Institute of Immunology and Infection Research, University of Edinburgh, Ashworth Laboratories, Edinburgh, UK.
Trends Immunol. 2012 Apr;33(4):181-9. doi: 10.1016/j.it.2012.01.001. Epub 2012 Mar 5.
Helminth parasites survive through a combination of parasite longevity, repeated re-infection and selective immune suppression to prevent protective Th2 responses. To counteract helminth-induced immunosuppression, and to induce long-term immunological memory, understanding of the multiple regulatory pathways within the T cell compartment is needed. Extrinsic inhibition by regulatory T cells is a key element of Th2 suppression. In addition, Th2 cells in chronic regulatory environments become functionally impaired, indicating cell-intrinsic regulation, which compromises protective Th2 memory. We discuss these pathways and consider the potential for reversing unresponsiveness through stimulatory signals or replacement by new responder populations. Future vaccine or therapeutic strategies should aim to minimize extrinsic regulatory effects and simultaneously negate Th2 anergy to drive effector responses into a long-term functionally competent state.

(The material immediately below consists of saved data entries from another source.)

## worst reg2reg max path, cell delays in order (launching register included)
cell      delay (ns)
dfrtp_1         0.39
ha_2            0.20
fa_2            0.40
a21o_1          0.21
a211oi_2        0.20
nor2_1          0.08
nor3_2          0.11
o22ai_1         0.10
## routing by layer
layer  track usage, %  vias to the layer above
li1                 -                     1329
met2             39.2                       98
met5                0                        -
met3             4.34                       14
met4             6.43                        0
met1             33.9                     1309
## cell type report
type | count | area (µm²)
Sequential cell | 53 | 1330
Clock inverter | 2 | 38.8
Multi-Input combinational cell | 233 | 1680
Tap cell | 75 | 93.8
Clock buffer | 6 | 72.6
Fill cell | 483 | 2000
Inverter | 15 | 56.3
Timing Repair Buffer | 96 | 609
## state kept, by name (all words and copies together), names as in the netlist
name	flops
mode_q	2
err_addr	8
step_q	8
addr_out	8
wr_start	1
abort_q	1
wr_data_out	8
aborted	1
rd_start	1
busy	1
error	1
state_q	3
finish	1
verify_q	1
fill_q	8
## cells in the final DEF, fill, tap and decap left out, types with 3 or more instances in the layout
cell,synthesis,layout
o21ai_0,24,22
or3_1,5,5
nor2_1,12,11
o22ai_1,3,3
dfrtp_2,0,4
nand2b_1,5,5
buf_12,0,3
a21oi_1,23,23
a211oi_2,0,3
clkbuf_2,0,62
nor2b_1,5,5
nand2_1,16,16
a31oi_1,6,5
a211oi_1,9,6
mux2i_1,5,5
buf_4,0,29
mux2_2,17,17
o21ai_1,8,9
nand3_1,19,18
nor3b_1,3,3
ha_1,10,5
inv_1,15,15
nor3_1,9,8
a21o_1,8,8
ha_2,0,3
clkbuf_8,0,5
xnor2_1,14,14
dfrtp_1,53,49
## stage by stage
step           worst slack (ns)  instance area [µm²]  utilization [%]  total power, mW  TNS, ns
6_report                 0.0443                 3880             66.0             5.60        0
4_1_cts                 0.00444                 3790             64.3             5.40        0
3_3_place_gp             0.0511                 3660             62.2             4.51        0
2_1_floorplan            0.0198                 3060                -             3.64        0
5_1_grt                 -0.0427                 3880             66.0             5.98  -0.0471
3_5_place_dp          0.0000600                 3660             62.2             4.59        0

寄生虫通过寄生虫寿命延长、反复再感染和选择性免疫抑制的组合来生存,以防止保护性 Th2 反应。为了对抗寄生虫引起的免疫抑制,并诱导长期免疫记忆,需要了解 T 细胞区室中的多种调节途径。调节性 T 细胞的外在抑制是 Th2 抑制的关键因素。此外,慢性调节环境中的 Th2 细胞功能受损,表明存在细胞内在调节,从而损害了保护性 Th2 记忆。我们讨论了这些途径,并考虑了通过刺激信号或通过新的应答细胞群替代来逆转无反应性的可能性。未来的疫苗或治疗策略应旨在最小化外在调节作用,同时消除 Th2 失能,以将效应反应驱动到长期功能健全的状态。